Japan's weather agency on Wednesday said a powerful typhoon is making its way from the Nagasaki region to the northern part of the country's main island of Kyushu.
Typhoon Maysak, which has already pummeled the Okinawa prefecture and injured eight people, is moving north at a speed of 15 km per hour, Xinhua news agency quoted the Japan Meteorological Agency (JMA) as saying.
According to the agency, the powerful storm has a central atmospheric pressure of 940 hectopascals and is packing winds at its core of up to 162 km per hour.
Maysak's maximum instantaneous wind velocity was clocked at 234 km per hour, the JMA said, warning people to be vigilant for gusty winds, high waves, storm surges, as well as possible landslides, flooding and swollen rivers.
The Shinkansen bullet train services have been temporarily suspended between Hiroshima and Hakata stations.
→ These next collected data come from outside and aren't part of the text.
Source: an optimization exercise on an open RTL-to-GDS flow (aim: small area, a short achievable clock period and few clock cycles per item). Production flows keep margins and buffers that such runs may drop.
The RTL was checked by simulation tests, not by an equivalence proof against the original design.
Power and IR drop assume default switching activity.

$ cat flow/design.v
module core (
    input [31:0] data_in,
    input rst,
    input clk,
    output wire [31:0] addr,
    output wire [31:0] data_out,
    output wire mem_ren,
    output wire mem_wen
);
assign data_out = 32'd0;
assign mem_wen = 1'b0;
reg run;
always @(posedge clk, posedge rst)
    if (rst) run <= 1'b0;
    else run <= 1'b1;
assign mem_ren = run;
reg [31:0] ea, eb;       
reg [2:0]  ef3;          
reg        ealt;         
reg [4:0]  erd;          
reg        ebr;          
reg [29:0] eseq;         
reg [29:0] etgt;         
wire [32:0] sum1 = {ea, 1'b1} + {eb, ealt};
wire [31:0] sum = sum1[32:1];
reg  [7:0]  cp, cg;
reg         ccin;
integer k;
reg  [7:0]  tg [0:3];
reg  [7:0]  tp [0:3];
integer l, j;
always @(*) begin
    tg[0] = cg;
    tp[0] = cp;
    for (l = 0; l < 3; l = l + 1) begin
        tg[l+1] = 8'd0;
        tp[l+1] = 8'd0;
        for (j = 0; j < (4 >> l); j = j + 1) begin
            tg[l+1][j] = tg[l][2*j+1] | (tp[l][2*j+1] & tg[l][2*j]);
            tp[l+1][j] = tp[l][2*j+1] & tp[l][2*j];
        end
    end
end
wire cmp = tg[3][0] | (tp[3][0] & ccin);
reg  [32:0] sa;
reg  [4:0]  sh;
wire [32:0] sr = $signed(sa) >>> sh;
reg  [31:0] sl;
always @(*)
    for (k = 0; k < 32; k = k + 1)
        sl[k] = sr[31-k];
reg [31:0] res;
always @(*)
    case (ef3)
    3'b000: res = sum;
    3'b001: res = sl;
    3'b010: res = {31'd0, cmp};
    3'b011: res = {31'd0, cmp};
    3'b100: res = ea ^ eb;
    3'b101: res = sr[31:0];
    3'b110: res = ea | eb;
    default: res = ea & eb;
    endcase
wire taken = ebr & cmp;
wire [29:0] fpc = ({30{taken}} & etgt) | ({30{~taken}} & eseq);
assign addr = {fpc, 2'b00};
reg [31:0] r [1:31];
reg [31:1] v;
integer i;
always @(posedge clk)
    for (i = 1; i < 32; i = i + 1)
        if (erd == i) r[i] <= res;
always @(posedge clk, posedge rst)
    if (rst) v <= 31'd0;
    else
        for (i = 1; i < 32; i = i + 1)
            if (erd == i) v[i] <= 1'b1;
wire [31:0] ins = data_in;
wire [4:0]  rs1 = ins[19:15];
wire [4:0]  rs2 = ins[24:20];
wire [2:0]  f3  = ins[14:12];
wire        is_br  = ins[6];         
wire        is_imm = ~ins[5];        
wire is_shift   = ~is_br & (f3[1:0] == 2'b01);        
wire is_sub     = ~is_br & ~is_imm & ins[30] & (f3 == 3'b000);    
wire cmp_ne     = is_br & (f3 == 3'b001);
wire cmp_ge     = is_br & f3[2] & f3[0];
wire cmp_x      = cmp_ge | cmp_ne;
wire cmp_y      = ~is_br | (f3[2] & ~f3[0]) | cmp_ne;
wire cmp_cin    = is_br & ((f3 == 3'b000) | (f3[2] & f3[0]));
wire cmp_signed = is_br ? ~f3[1] : ~f3[0];           
wire fwd1 = (rs1 == erd) && (erd != 5'd0);
wire fwd2 = (rs2 == erd) && (erd != 5'd0);
reg [31:0] rd1, rd2;
always @(*) begin
    rd1 = 32'd0;
    rd2 = 32'd0;
    for (i = 1; i < 32; i = i + 1) begin
        if (rs1 == i && v[i]) rd1 = rd1 | r[i];
        if (rs2 == i && v[i]) rd2 = rd2 | r[i];
    end
end
wire [31:0] opa = fwd1 ? res : rd1;
wire [31:0] bp = ~(opa ^ opb);
wire [30:0] ab = opa[30:0] & ~opb[30:0];         
wire [30:0] ba = ~opa[30:0] & opb[30:0];         
wire        ab31 = opa[31] & ~opb[31];
wire        ba31 = ~opa[31] & opb[31];
wire [31:0] bg = {cmp_signed ? (ab31 & cmp_y) | (ba31 & cmp_x) : (ab31 & cmp_x) | (ba31 & cmp_y),
                  (ab & {31{cmp_x}}) | (ba & {31{cmp_y}})};
reg  [31:0] opa_rev;
always @(*)
    for (k = 0; k < 32; k = k + 1)
        opa_rev[k] = opa[31-k];
wire [31:0] opb = is_imm ? {{20{ins[31]}}, ins[31:20]} : (fwd2 ? res : rd2);
always @(posedge clk) begin
    ea   <= opa;
    eb   <= opb ^ {32{is_sub}};
    sa   <= {is_shift & f3[2] & ins[30] & opa[31], (f3[2] ? opa : opa_rev) & {32{is_shift}}};
    sh   <= opb[4:0] & {5{is_shift}};
    for (k = 0; k < 8; k = k + 1) begin
        cp[k] <= &bp[4*k +: 4];
        cg[k] <= bg[4*k+3] | (bp[4*k+3] & bg[4*k+2]) | (&bp[4*k+2 +: 2] & bg[4*k+1])
               | (&bp[4*k+1 +: 3] & bg[4*k]);
    end
    ccin <= cmp_cin;
    ef3  <= f3;
    ealt <= is_sub;
    etgt <= fpc + {{20{ins[31]}}, ins[7], ins[30:25], ins[11:9]};
end
always @(posedge clk, posedge rst)
    if (rst) begin
        erd <= 5'd0;
        ebr <= 1'b0;
        eseq <= 30'h3fffffff;    
    end else begin
        erd <= (run && !is_br) ? ins[11:7] : 5'd0;
        ebr <= run && is_br;
        eseq <= fpc + 30'd1;
    end
endmodule
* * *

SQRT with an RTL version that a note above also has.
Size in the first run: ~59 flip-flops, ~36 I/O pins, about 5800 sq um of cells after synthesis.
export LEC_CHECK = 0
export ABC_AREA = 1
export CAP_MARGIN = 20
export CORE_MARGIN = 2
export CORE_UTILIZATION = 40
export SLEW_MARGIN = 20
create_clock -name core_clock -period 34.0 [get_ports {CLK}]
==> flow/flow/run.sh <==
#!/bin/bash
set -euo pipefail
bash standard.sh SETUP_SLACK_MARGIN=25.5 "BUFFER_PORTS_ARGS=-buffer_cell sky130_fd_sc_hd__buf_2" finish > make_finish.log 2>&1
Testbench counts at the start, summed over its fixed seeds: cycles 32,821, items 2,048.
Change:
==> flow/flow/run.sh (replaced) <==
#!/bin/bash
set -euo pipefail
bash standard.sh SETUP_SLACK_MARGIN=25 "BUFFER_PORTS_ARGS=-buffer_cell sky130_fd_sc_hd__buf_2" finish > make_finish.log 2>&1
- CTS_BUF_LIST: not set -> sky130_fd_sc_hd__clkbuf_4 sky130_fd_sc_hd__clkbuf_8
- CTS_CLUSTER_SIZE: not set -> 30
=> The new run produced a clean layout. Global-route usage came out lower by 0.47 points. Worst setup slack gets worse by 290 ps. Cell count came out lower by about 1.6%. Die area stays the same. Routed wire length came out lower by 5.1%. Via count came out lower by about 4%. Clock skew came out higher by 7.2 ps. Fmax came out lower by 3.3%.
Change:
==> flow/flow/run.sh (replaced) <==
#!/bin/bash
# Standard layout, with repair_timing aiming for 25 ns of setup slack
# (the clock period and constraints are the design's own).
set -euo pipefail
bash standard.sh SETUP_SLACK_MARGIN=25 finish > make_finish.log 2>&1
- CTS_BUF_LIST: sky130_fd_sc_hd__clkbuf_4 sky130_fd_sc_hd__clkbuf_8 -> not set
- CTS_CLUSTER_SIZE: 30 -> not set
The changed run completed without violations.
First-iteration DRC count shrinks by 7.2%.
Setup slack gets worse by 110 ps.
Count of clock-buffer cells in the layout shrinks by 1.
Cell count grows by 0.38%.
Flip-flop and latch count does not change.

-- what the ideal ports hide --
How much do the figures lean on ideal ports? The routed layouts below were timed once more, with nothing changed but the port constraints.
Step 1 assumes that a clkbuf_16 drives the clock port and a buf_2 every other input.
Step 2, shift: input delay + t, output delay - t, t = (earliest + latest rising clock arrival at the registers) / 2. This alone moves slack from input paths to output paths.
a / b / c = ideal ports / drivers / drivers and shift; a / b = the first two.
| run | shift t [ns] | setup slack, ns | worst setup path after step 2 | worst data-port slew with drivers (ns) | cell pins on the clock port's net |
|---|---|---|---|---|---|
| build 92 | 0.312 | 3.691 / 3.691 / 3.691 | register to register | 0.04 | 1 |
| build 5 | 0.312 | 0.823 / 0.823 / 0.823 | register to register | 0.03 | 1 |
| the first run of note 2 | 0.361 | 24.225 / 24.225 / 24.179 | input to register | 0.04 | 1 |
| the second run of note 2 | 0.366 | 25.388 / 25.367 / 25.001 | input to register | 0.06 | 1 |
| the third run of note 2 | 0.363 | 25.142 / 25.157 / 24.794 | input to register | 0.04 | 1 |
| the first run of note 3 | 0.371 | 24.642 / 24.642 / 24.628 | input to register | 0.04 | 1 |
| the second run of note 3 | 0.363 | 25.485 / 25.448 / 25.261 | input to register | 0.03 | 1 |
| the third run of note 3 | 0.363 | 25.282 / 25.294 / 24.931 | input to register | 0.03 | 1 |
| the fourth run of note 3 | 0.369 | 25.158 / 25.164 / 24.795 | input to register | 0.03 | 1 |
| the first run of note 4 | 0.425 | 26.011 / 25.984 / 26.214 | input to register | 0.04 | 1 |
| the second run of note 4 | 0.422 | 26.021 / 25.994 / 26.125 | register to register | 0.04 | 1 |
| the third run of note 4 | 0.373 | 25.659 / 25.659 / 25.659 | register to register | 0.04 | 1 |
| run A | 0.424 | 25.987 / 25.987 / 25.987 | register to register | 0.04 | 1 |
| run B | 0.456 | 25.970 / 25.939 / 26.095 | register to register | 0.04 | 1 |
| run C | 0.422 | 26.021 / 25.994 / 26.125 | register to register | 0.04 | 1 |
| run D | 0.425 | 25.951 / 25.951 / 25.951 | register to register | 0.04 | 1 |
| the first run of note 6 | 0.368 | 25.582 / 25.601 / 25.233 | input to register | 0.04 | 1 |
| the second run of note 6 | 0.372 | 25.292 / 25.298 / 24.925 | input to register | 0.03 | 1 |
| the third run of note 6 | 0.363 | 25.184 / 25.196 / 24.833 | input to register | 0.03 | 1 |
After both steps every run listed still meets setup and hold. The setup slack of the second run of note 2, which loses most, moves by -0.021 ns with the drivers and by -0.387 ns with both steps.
The JMA said the typhoon will likely to continue on a northern trajectory towards the northern area of Kyushu through Thursday, with unstable atmospheric conditions in western Japan leading to thunderstorms and torrential downpours.
Through Thursday, Kyushu, Shikoku and Tokai regions are likely to be lashed by downpours of up to 80 mm per hour while also being struck by thunderstorms, the JMA said.
The weather agency also said for the 24 hours through Thursday morning, up to 300 mm of rain is expected in the Shikoku region, and as much as 250 mm in Kyushu and Tokai.